### config.mk
export PLATFORM = sky130hd
export DESIGN_NAME = ntt4_input_loader_flat
export DESIGN_NICKNAME = d
export VERILOG_FILES = /design/src/rtl/ntt4_input_loader_if.sv /design/src/rtl/ntt4_input_loader.sv /design/src/flat_wrapper.sv
export SDC_FILE = /design/constraint.sdc
export NUM_CORES = 1
export LEC_CHECK = 0
export BUFFER_PORTS_ARGS = -buffer_cell sky130_fd_sc_hd__buf_4
export CAP_MARGIN = 20
export CORE_MARGIN = 3
export CORE_UTILIZATION = 45
export DETAILED_ROUTE_END_ITERATION = 6
export GPL_TIMING_DRIVEN = 1
export SKIP_CTS_REPAIR_TIMING = 1
export SLEW_MARGIN = 20
export SYNTH_ARGS = -nofsm -noshare
export SYNTH_HDL_FRONTEND = slang
export SYNTH_SLANG_ARGS = --single-unit
### constraint.sdc
create_clock -name clk -period 18.42 [get_ports clk]
set_input_delay 3.684 -clock clk [delete_from_list [all_inputs] [get_ports clk]]
set_output_delay 3.684 -clock clk [all_outputs]
set_load 0.005 [all_outputs]
### src/rtl/ntt4_input_loader_if.sv
`default_nettype none
// +-------------------------------------------------------------------+
// | ntt4_input_loader_if : coefficient stream in, parallel frame out  |
// | Rev 1.0                                                           |
// +-------------------------------------------------------------------+
interface ntt4_input_loader_if #(
    parameter int WIDTH = 8
);
    logic             in_valid;
    logic             in_ready;
    logic [WIDTH-1:0] in_data;
    logic             in_last;
    logic [WIDTH-1:0] mod_in;
    logic             out_valid;
    logic             out_ready;
    logic [WIDTH-1:0] out_data [3:0];
    logic [WIDTH-1:0] out_mod;
    logic             frame_err;

    modport master (
        output in_valid, in_data, in_last, mod_in, out_ready,
        input  in_ready, out_valid, out_data, out_mod, frame_err
    );

    modport slave (
        input  in_valid, in_data, in_last, mod_in, out_ready,
        output in_ready, out_valid, out_data, out_mod, frame_err
    );
endinterface
`default_nettype wire

### src/rtl/ntt4_input_loader.sv
`default_nettype none
// +-------------------------------------------------------------------+
// | ntt4_input_loader : ping-pong loader reducing and bit-reversing   |
// | 4-coefficient frames for the NTT butterfly network.  Rev 1.0      |
// +-------------------------------------------------------------------+
module ntt4_input_loader #(
    parameter int WIDTH = 8
) (
    input  wire                  clk,
    input  wire                  rst,
    ntt4_input_loader_if.slave   bus
);
    logic [WIDTH-1:0] r_slot [2][4];
    logic [WIDTH-1:0] r_mod  [2];
    logic             r_full [2];
    logic             r_wr_sel;
    logic             r_rd_sel;
    logic [1:0]       r_idx;
    logic             r_frame_err;

    logic             w_in_ready;
    logic             w_wr_fire;
    logic             w_rd_fire;
    logic [1:0]       w_slot;
    logic [WIDTH-1:0] w_m;
    logic [WIDTH-1:0] w_reduced;

    assign w_in_ready = !rst && !r_full[r_wr_sel];
    assign w_wr_fire  = bus.in_valid && w_in_ready;
    assign w_rd_fire  = r_full[r_rd_sel] && bus.out_ready;
    assign w_slot     = {r_idx[0], r_idx[1]};

    // The first beat of a frame reduces against the modulus arriving with it.
    assign w_m        = (r_idx == 2'd0) ? bus.mod_in : r_mod[r_wr_sel];
    assign w_reduced  = (w_m != '0) ? (bus.in_data % w_m) : bus.in_data;

    always_ff @(posedge clk or posedge rst) begin
        if (rst) begin
            for (int b = 0; b < 2; b++) begin
                for (int s = 0; s < 4; s++) begin
                    r_slot[b][s] <= '0;
                end
                r_mod[b]  <= '0;
                r_full[b] <= 1'b0;
            end
            r_wr_sel    <= 1'b0;
            r_rd_sel    <= 1'b0;
            r_idx       <= 2'd0;
            r_frame_err <= 1'b0;
        end else begin
            r_frame_err <= 1'b0;
            // Read release and write commit always touch different banks.
            if (w_rd_fire) begin
                r_full[r_rd_sel] <= 1'b0;
                r_rd_sel         <= ~r_rd_sel;
            end
            if (w_wr_fire) begin
                r_slot[r_wr_sel][w_slot] <= w_reduced;
                if (r_idx == 2'd0) begin
                    r_mod[r_wr_sel] <= bus.mod_in;
                end
                if (r_idx == 2'd3) begin
                    r_full[r_wr_sel] <= 1'b1;
                    r_wr_sel         <= ~r_wr_sel;
                    r_idx            <= 2'd0;
                    r_frame_err      <= !bus.in_last;
                end else if (bus.in_last) begin
                    r_idx       <= 2'd0;
                    r_frame_err <= 1'b1;
                end else begin
                    r_idx <= r_idx + 2'd1;
                end
            end
        end
    end

    assign bus.in_ready  = w_in_ready;
    assign bus.out_valid = r_full[r_rd_sel];
    assign bus.out_mod   = r_mod[r_rd_sel];
    assign bus.frame_err = r_frame_err;

    generate
        for (genvar g = 0; g < 4; g++) begin : g_out_slot
            assign bus.out_data[g] = r_slot[r_rd_sel][g];
        end
    endgenerate
endmodule
`default_nettype wire
### src/flat_wrapper.sv
// flat-port wrapper written by rule: the top's interface ports become plain ports
module ntt4_input_loader_flat 
#(
    parameter int WIDTH = 8
)
  (clk, rst, bus_in_valid, bus_in_data, bus_in_last, bus_mod_in, bus_out_ready, bus_in_ready, bus_out_valid, bus_out_data, bus_out_mod, bus_frame_err);
  ntt4_input_loader_if #(.WIDTH(WIDTH)) bus_i ();
  input  wire clk;
  input  wire rst;
  input wire logic [$bits(bus_i.in_valid)-1:0] bus_in_valid;
  input wire logic [$bits(bus_i.in_data)-1:0] bus_in_data;
  input wire logic [$bits(bus_i.in_last)-1:0] bus_in_last;
  input wire logic [$bits(bus_i.mod_in)-1:0] bus_mod_in;
  input wire logic [$bits(bus_i.out_ready)-1:0] bus_out_ready;
  output wire logic [$bits(bus_i.in_ready)-1:0] bus_in_ready;
  output wire logic [$bits(bus_i.out_valid)-1:0] bus_out_valid;
  output wire logic [$bits(bus_i.out_data)-1:0] bus_out_data;
  output wire logic [$bits(bus_i.out_mod)-1:0] bus_out_mod;
  output wire logic [$bits(bus_i.frame_err)-1:0] bus_frame_err;
  assign bus_i.in_valid = bus_in_valid;
  assign bus_i.in_data = bus_in_data;
  assign bus_i.in_last = bus_in_last;
  assign bus_i.mod_in = bus_mod_in;
  assign bus_i.out_ready = bus_out_ready;
  assign bus_in_ready = bus_i.in_ready;
  assign bus_out_valid = bus_i.out_valid;
  assign bus_out_data = {>>{bus_i.out_data}};
  assign bus_out_mod = bus_i.out_mod;
  assign bus_frame_err = bus_i.frame_err;
  ntt4_input_loader #(.WIDTH(WIDTH)) u_core (.clk(clk), .rst(rst), .bus(bus_i));
endmodule
### After elaboration in Yosys (flattened, before gate mapping)

Index checks and enable logic that the tools add are counted.

| operators by class | value |
|---|---|
| bitwise gates (word level) | 8 |
| $add $sub $neg | 1 |
| divide/modulo/power cells | 1 |
| equal/unequal tests | 1 |
| shifts and indexed selects | 0 |
| $mul | 0 |
| $lt $le $gt $ge | 6 |
| multiplexer cells | 37 |
| reduce and logical (&&, ||, !) cells | 13 |

Operator list:

| kind | number |
|---|---|
| two-way mux 32 bit | 4 |
| two-way mux 8 bit | 10 |
| bitwise mux 64 bit | 1 |
| demux 32 bit (select 1 bit) | 1 |
| bitwise mux 16 bit | 1 |
| demux 8 bit (select 2 bit) | 1 |
| two-way mux 1 bit | 11 |
| two-way mux 2 bit | 5 |
| demux 8 bit (select 1 bit) | 1 |
| modulo 8 x 8 -> 8 bit | 1 |
| nonzero test 8 bit | 1 |
| logical AND 1 bit | 6 |
| >= comparator 2 bit, second input constant | 2 |
| less-than comparator 2 x 1 -> 1 bit, second input constant | 2 |
| NOT 1 -> 2 bit | 2 |
| AND reduction 2 bit | 2 |
| >= comparator 3 bit, second input constant | 1 |
| logical NOT 1 bit | 3 |
| less-than comparator 3 x 1 -> 1 bit, second input constant | 1 |
| NOT 2 -> 3 bit | 1 |
| adder 2 x 1 -> 2 bit, second input constant | 1 |
| bitwise AND 2 bit | 1 |
| demux 1 bit (select 1 bit) | 2 |
| equality test 2 bit, second input constant | 1 |
| 4 further kinds | 5 |

| word-level totals | value |
|---|---|
| input bits | 21 |
| memory bits (read-only) | 0 |
| memories | 0 |
| output and inout port bits | 43 |
| RAM bits | 0 |
| register bits after elaboration | 87 |
| latch bits | 0 |

### Longest topological paths before layout

Gate-level depths: netlist of the first run.

| depth | value |
|---|---|
| depth in word-level cells | 11 |
| gate-level depth with buffers | 66 |
| mapped depth without buffers | 61 |

### Worst setup path after synthesis of the first run

OpenSTA, ideal clock, no wires.

| timing path | value |
|---|---|
| path type | input to register |
| start point | input bus_mod_in[7] |
| end point | register u_core.r_slot[14] in the netlist's numbering |
| path buffers | 2 |
| setup time | 0.134 ns |
| arrival time | 15.119 ns |
| cell stages on the path | 56 |
| slack | 3.167 ns |
| path through | nand2_1 -> o21ai_1 -> inv_2 -> nand2_1 -> nor3_1 -> nand3_1 -> nor2_1 -> a21oi_1 -> a21oi_1 -> ha_1 -> o21ai_0 -> o31a_1 -> or2_2 -> ha_1 -> o21a_1 -> o22ai_1 -> or2_2 -> a21o_1 -> [20 not listed] -> mux2i_1 -> inv_1 -> ha_1 -> o21a_1 -> o211ai_1 -> a21o_1 -> a21oi_1 -> nor2_1 -> a221oi_2 -> inv_1 -> ha_1 -> or2_2 -> a2111oi_0 -> o31a_1 -> nand2_1 -> o32a_1 -> nand2_1 -> o31ai_1 |

| between the ends | value |
|---|---|
| longest elaborated chain between the ends | 4 |
| elaborated cells between the ends (all ways) | 5 |

Ends and longest elaborated chain:

| item | RTL line | text |
|---|---|---|
| from (decl) | flat_wrapper.sv:13 | `input wire logic [$bits(bus_i.mod_in)-1:0] bus_mod_in;` |
| two-way mux 8 bit * | ntt4_input_loader.sv:34 | `assign w_m = (r_idx == 2'd0) ? bus.mod_in : r_mod[r_wr_sel];` |
| modulo 8 x 8 -> 8 bit or nonzero test 8 bit (tied branches) | ntt4_input_loader.sv:35 | `assign w_reduced = (w_m != '0) ? (bus.in_data % w_m) : bus.in_data;` |
| two-way mux 8 bit * | ntt4_input_loader.sv:35 |  |
| bitwise mux 64 bit * | ntt4_input_loader.sv:58 | `r_slot[r_wr_sel][w_slot] <= w_reduced;` |
| to (signal, indexed assignment) | ntt4_input_loader.sv:58 |  |
| to (decl) | ntt4_input_loader.sv:13 | `logic [WIDTH-1:0] r_slot [2][4];` |

Every way passes the cells marked *; elsewhere a longest branch is shown, timed or not.
A chain may end at the register's enable or synchronous reset.

### Worst setup path after layout of the first run

| timing path | value |
|---|---|
| start point | input bus_mod_in[7] |
| end point | register u_core.r_slot[33] in the netlist's numbering |

The elaborated chain is that of the path after synthesis.

==> flow_summary.toml, run 1 <==
[status]
status = "complete, no violations"

[critical_path]
critPathArrivalTime_ps = 17270
startpoint_type = "primary input"
slowest_stage = "a2111oi_0"
critPathRequiredTime_ps = 18690
max_stage_delay_ps = 620
path_class = "primary input to flop"
crit_top_cell = "ha_1"
cp_max_fo = 15
worst_setup_path_end_kind = "flop"

[route]
dr.pass1.iters = 6
drtAntennaViolNets = 0
drt_iter0_drc = 460
wl_um = 17550
wl_per_cell_um = 18.11
viasPerCell = 5.812
drc = 0
via_count = 5632

[synth]
synth.distinct_cells = 63
synth-compound-area-share_pct = 20.92
synthCells = 738
synth_mux_area_share_pct = 11.44
ys.flop_type = "dfrtp_1"
syn-num-nets = 801
synth_xor_area_share_pct = 2.762
synthSimpleGateAreaFrac_pct = 18.13
synth_seq_area_share_pct = 34.33
ys_seq_elements = 87
synth.cell_area_mm2 = 0.006341
synth_edf_count = 0
synthAdderAreaFrac_pct = 8.406
synth_async_sr_flop_share_pct = 100.0
ys_warn_count = 0
synth_top_family_by_area = "compound AO/OA/AOI/OAI gates"
postSynthAreaPerCell_um2 = 8.592

[clock_tree]
clock_insertion_delay_worst_skew_ps = 340
cts_tree = "done"
cts_root_buf = "clkbuf_16"
cts_buffers = 9
cts.path.max_buffers = 2
clk_pin_slew_worst_paths_ps = 60
clkSinkCount = 87
htree_levels = 3

[placement]
portBuffers = 63
gp_congestion = 0.9073
hpwlAfterDp_um = 12980

[sta]
setup_violations = 0
max_freq_ghz = 0.05882
relSlewSlack_pct = 35.36
worstMarginPinSlew_ps = 959.1
hold_violations = 0
rsz0062_at_grt = "false"
min_period_ps = 17000
fin_crit_sh_pct = 92.30
drv_slew = 0
fin_setup_tns_ps = 0
whs_ps = 474.4
finClkSkew_ps = 11.64

[layout]
fin_util_pct = 53.74
layout.cells.most_common_list = "nand2_1, dfrtp_1, buf_4, nor2_1, mux2_2"
antennaDiodeCount = 0
final_common_cell = "nand2_1"
area_growth_pct = 14.46
drive_above_1_share_pct = 20.81
nets = 851

[die]
die-area_mm2 = 0.01555
start_util_pct = 46.95
fp.dieW_um = 124.7
ios = 64
fp.dieH_um = 124.7
core_area_mm2 = 0.01351
row_count = 42

[global_route]
overflow = 0
grt_antenna_before_repair = 0
grt_start_max_net_pins = 88
grt_pass1_wl_um = 28520
grt_pass1_vias = 5544
grtUsageTotal_pct = 22.36

[run]
drv_cap = 0

[hold_path]
hold_class = "flop to flop"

About this task —
A single number is the answer: how many lines in the records above contain the word "register".

Output for this exercise —
5